'''
### config.mk
export PLATFORM = sky130hd
export DESIGN_NAME = aor_converter_ctrl
export DESIGN_NICKNAME = d
export VERILOG_FILES = /design/src/aor_pkg.sv /design/src/aor_conv_timer.sv /design/src/aor_oversampler.sv /design/src/aor_converter_ctrl.sv
export VERILOG_INCLUDE_DIRS = /design/src
export SDC_FILE = /design/constraint.sdc
export NUM_CORES = 1
export LEC_CHECK = 0
export ABC_CLOCK_PERIOD_IN_PS = 6450
export BUFFER_PORTS_ARGS = -buffer_cell sky130_fd_sc_hd__clkbuf_2
export CAP_MARGIN = 20
export CORE_UTILIZATION = 45
export DETAILED_ROUTE_END_ITERATION = 8
export HOLD_SLACK_MARGIN = 0.08
export PLACE_DENSITY = 0.66
export SYNTH_ARGS = -nofsm -noshare
export SYNTH_HDL_FRONTEND = slang
export SYNTH_HIERARCHICAL = 1
export SYNTH_SLANG_ARGS = --single-unit
### constraint.sdc
create_clock -name clock_i -period 6.45 [get_ports clock_i]
set_clock_uncertainty 0.2 [all_clocks]
set_input_delay 1.29 -clock clock_i [delete_from_list [all_inputs] [get_ports clock_i]]
set_output_delay 1.29 -clock clock_i [all_outputs]
set_load 0.01 [all_outputs]
### src/aor_defines.svh
// Purpose: Offsets, field positions, channel numbers and timing counts.
// Assumes: Converter clock of 250 MHz drives all logic.
// Notes:   Included by its bare name.
`ifndef AOR_DEFINES_SVH
`define AOR_DEFINES_SVH

// Register offsets.
`define AOR_ADDR_STAT   8'h00
`define AOR_ADDR_CTL1   8'h04
`define AOR_ADDR_OVS    8'h08
`define AOR_ADDR_DATA   8'h0c

// Status fields.
`define AOR_STAT_EOC    1
`define AOR_STAT_RUN    4

// Control one fields.
`define AOR_CTL1_ON     0
`define AOR_CTL1_START  1
`define AOR_CTL1_CH_LO  8
`define AOR_CTL1_CH_HI  12
`define AOR_CTL1_TSVR   23

// Oversample control fields.
`define AOR_OVS_EN      0
`define AOR_OVS_RAT_LO  2
`define AOR_OVS_RAT_HI  4
`define AOR_OVS_SH_LO   5
`define AOR_OVS_SH_HI   8
`define AOR_OVS_RES_LO  12
`define AOR_OVS_RES_HI  13

// Internal channel numbers.
`define AOR_CH_TEMP     5'h10
`define AOR_CH_VREF     5'h11

// Largest shift and accumulator width.
`define AOR_SHIFT_MAX   4'h8
`define AOR_ACC_W       20

// Phase lengths in half converter clock cycles.
`define AOR_SMPL_HALF   3
`define AOR_CONV12_HALF 25
`define AOR_CONV10_HALF 21
`define AOR_CONV8_HALF  17
`define AOR_CONV6_HALF  13
// Whole cycles: sampling rounds up, totals are exact.
`define AOR_SMPL_CYC    ((`AOR_SMPL_HALF + 1) / 2)
`define AOR_TADC12      ((`AOR_SMPL_HALF + `AOR_CONV12_HALF) / 2)
`define AOR_TADC10      ((`AOR_SMPL_HALF + `AOR_CONV10_HALF) / 2)
`define AOR_TADC8       ((`AOR_SMPL_HALF + `AOR_CONV8_HALF) / 2)
`define AOR_TADC6       ((`AOR_SMPL_HALF + `AOR_CONV6_HALF) / 2)

`endif

### src/aor_pkg.sv
// Purpose: Types shared by the converter control files.
// Assumes: Nothing beyond the defines header.
// Notes:   Codes are written out.
package aor_pkg;

  typedef enum logic [1:0] {
    AOR_RES_12 = 2'b00,
    AOR_RES_10 = 2'b01,
    AOR_RES_8  = 2'b10,
    AOR_RES_6  = 2'b11
  } aor_res_t;

  typedef enum logic [2:0] {
    AOR_T_IDLE = 3'b001,
    AOR_T_SMPL = 3'b010,
    AOR_T_CONV = 3'b100
  } aor_tstate_t;

endpackage : aor_pkg

### src/aor_conv_timer.sv
// Purpose: Sampling and approximation phase timing of one conversion.
// Assumes: start_i is only raised while idle_o is high.
// Notes:   Resolution is latched at start and held for the conversion.
`timescale 1ns/10ps
`include "aor_defines.svh"

module aor_conv_timer (
  // Clock and reset
  input  wire logic              clock_i,
  input  wire logic              rst_n_i,
  // Control
  input  wire logic              start_i,
  input  wire aor_pkg::aor_res_t res_i,
  // Phase outputs
  output logic                   idle_o,
  output logic                   sample_o,
  output logic                   convert_o,
  output logic                   done_o
);

  aor_pkg::aor_tstate_t state_reg;
  aor_pkg::aor_tstate_t state_next;
  aor_pkg::aor_res_t    res_reg;
  logic [4:0]           cnt_reg;
  logic [4:0]           total;
  wire                  last_cyc;
  wire                  smpl_end;

  ////////////////////////////////////////////////////////////////////////////
  // cycle totals
  always_comb
  begin
    unique case (res_reg)
      aor_pkg::AOR_RES_12: total = 5'(`AOR_TADC12);
      aor_pkg::AOR_RES_10: total = 5'(`AOR_TADC10);
      aor_pkg::AOR_RES_8:  total = 5'(`AOR_TADC8);
      aor_pkg::AOR_RES_6:  total = 5'(`AOR_TADC6);
    endcase
  end

  assign smpl_end = cnt_reg == 5'(`AOR_SMPL_CYC - 1);
  assign last_cyc = cnt_reg == total - 5'h01;

  always_comb
  begin
    state_next = state_reg;
    unique case (state_reg)
      aor_pkg::AOR_T_IDLE: if (start_i) state_next = aor_pkg::AOR_T_SMPL;
      aor_pkg::AOR_T_SMPL: if (smpl_end) state_next = aor_pkg::AOR_T_CONV;
      aor_pkg::AOR_T_CONV: if (last_cyc) state_next = aor_pkg::AOR_T_IDLE;
      default:             state_next = aor_pkg::AOR_T_IDLE;
    endcase
  end

  ////////////////////////////////////////////////////////////////////////////
  always_ff @(posedge clock_i or negedge rst_n_i)
  begin
    if (!rst_n_i)
    begin
      state_reg <= aor_pkg::AOR_T_IDLE;
      res_reg   <= aor_pkg::AOR_RES_12;
      cnt_reg   <= 5'h00;
      done_o    <= 1'b0;
    end
    else
    begin
      state_reg <= state_next;
      done_o    <= (state_reg == aor_pkg::AOR_T_CONV) && last_cyc;
      cnt_reg   <= (state_reg == aor_pkg::AOR_T_IDLE) ? 5'h00
                                                      : cnt_reg + 5'h01;
      if (state_reg == aor_pkg::AOR_T_IDLE && start_i)
        res_reg <= res_i;
    end
  end

  assign idle_o    = state_reg[0];
  assign sample_o  = state_reg[1];
  assign convert_o = state_reg[2];

endmodule : aor_conv_timer

### src/aor_oversampler.sv
// Purpose: Sums N results, shifts with rounding, keeps 16 bits.
// Assumes: One data_valid_i pulse per finished conversion.
// Notes:   With oversampling off each result passes straight through.
`timescale 1ns/10ps
`include "aor_defines.svh"

module aor_oversampler #(
  parameter int ACC_W = `AOR_ACC_W
) (
  // Clock and reset
  input  wire logic        clock_i,
  input  wire logic        rst_n_i,
  // Settings
  input  wire logic        enable_i,
  input  wire logic [2:0]  ratio_i,
  input  wire logic [3:0]  shift_i,
  // Conversion results
  input  wire logic        data_valid_i,
  input  wire logic [11:0] data_i,
  // Averaged output
  output logic             last_o,
  output logic             result_valid_o,
  output logic [15:0]      result_o
);

  logic [ACC_W-1:0] acc_reg;
  logic [8:0]       cnt_reg;
  wire  [8:0]       ratio_n;
  wire  [ACC_W:0]   sum;
  wire  [3:0]       sh;
  wire  [ACC_W:0]   half;
  wire  [ACC_W:0]   rounded;
  wire              deliver;

  ////////////////////////////////////////////////////////////////////////////
  // ratio decode
  assign ratio_n = 9'h002 << ratio_i;
  assign sum     = {1'b0, acc_reg} + (ACC_W+1)'(data_i);
  assign sh      = (shift_i > `AOR_SHIFT_MAX) ? `AOR_SHIFT_MAX : shift_i;
  assign half    = (sh == 4'h0) ? '0 : ((ACC_W+1)'(1) << (sh - 4'h1));
  assign rounded = (sum + half) >> sh;
  assign last_o  = !enable_i || (cnt_reg == ratio_n - 9'h001);
  assign deliver = data_valid_i && last_o;

  ////////////////////////////////////////////////////////////////////////////
  always_ff @(posedge clock_i or negedge rst_n_i)
  begin
    if (!rst_n_i)
    begin
      acc_reg        <= '0;
      cnt_reg        <= 9'h000;
      result_valid_o <= 1'b0;
      result_o       <= 16'h0000;
    end
    else
    begin
      result_valid_o <= deliver;
      if (!enable_i || deliver)
      begin
        acc_reg <= '0;
        cnt_reg <= 9'h000;
      end
      else if (data_valid_i)
      begin
        acc_reg <= sum[ACC_W-1:0];
        cnt_reg <= cnt_reg + 9'h001;
      end
      if (deliver)
        result_o <= enable_i ? rounded[15:0] : {4'h0, data_i};
    end
  end

endmodule : aor_oversampler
'''
The answer must hold exactly the lines of the entries above, from the first line through the line that contains "set_output_delay 1.29 -clock", and no others.

• [SOLUTION TO THE EXERCISE]:
### config.mk
export PLATFORM = sky130hd
export DESIGN_NAME = aor_converter_ctrl
export DESIGN_NICKNAME = d
export VERILOG_FILES = /design/src/aor_pkg.sv /design/src/aor_conv_timer.sv /design/src/aor_oversampler.sv /design/src/aor_converter_ctrl.sv
export VERILOG_INCLUDE_DIRS = /design/src
export SDC_FILE = /design/constraint.sdc
export NUM_CORES = 1
export LEC_CHECK = 0
export ABC_CLOCK_PERIOD_IN_PS = 6450
export BUFFER_PORTS_ARGS = -buffer_cell sky130_fd_sc_hd__clkbuf_2
export CAP_MARGIN = 20
export CORE_UTILIZATION = 45
export DETAILED_ROUTE_END_ITERATION = 8
export HOLD_SLACK_MARGIN = 0.08
export PLACE_DENSITY = 0.66
export SYNTH_ARGS = -nofsm -noshare
export SYNTH_HDL_FRONTEND = slang
export SYNTH_HIERARCHICAL = 1
export SYNTH_SLANG_ARGS = --single-unit
### constraint.sdc
create_clock -name clock_i -period 6.45 [get_ports clock_i]
set_clock_uncertainty 0.2 [all_clocks]
set_input_delay 1.29 -clock clock_i [delete_from_list [all_inputs] [get_ports clock_i]]
set_output_delay 1.29 -clock clock_i [all_outputs]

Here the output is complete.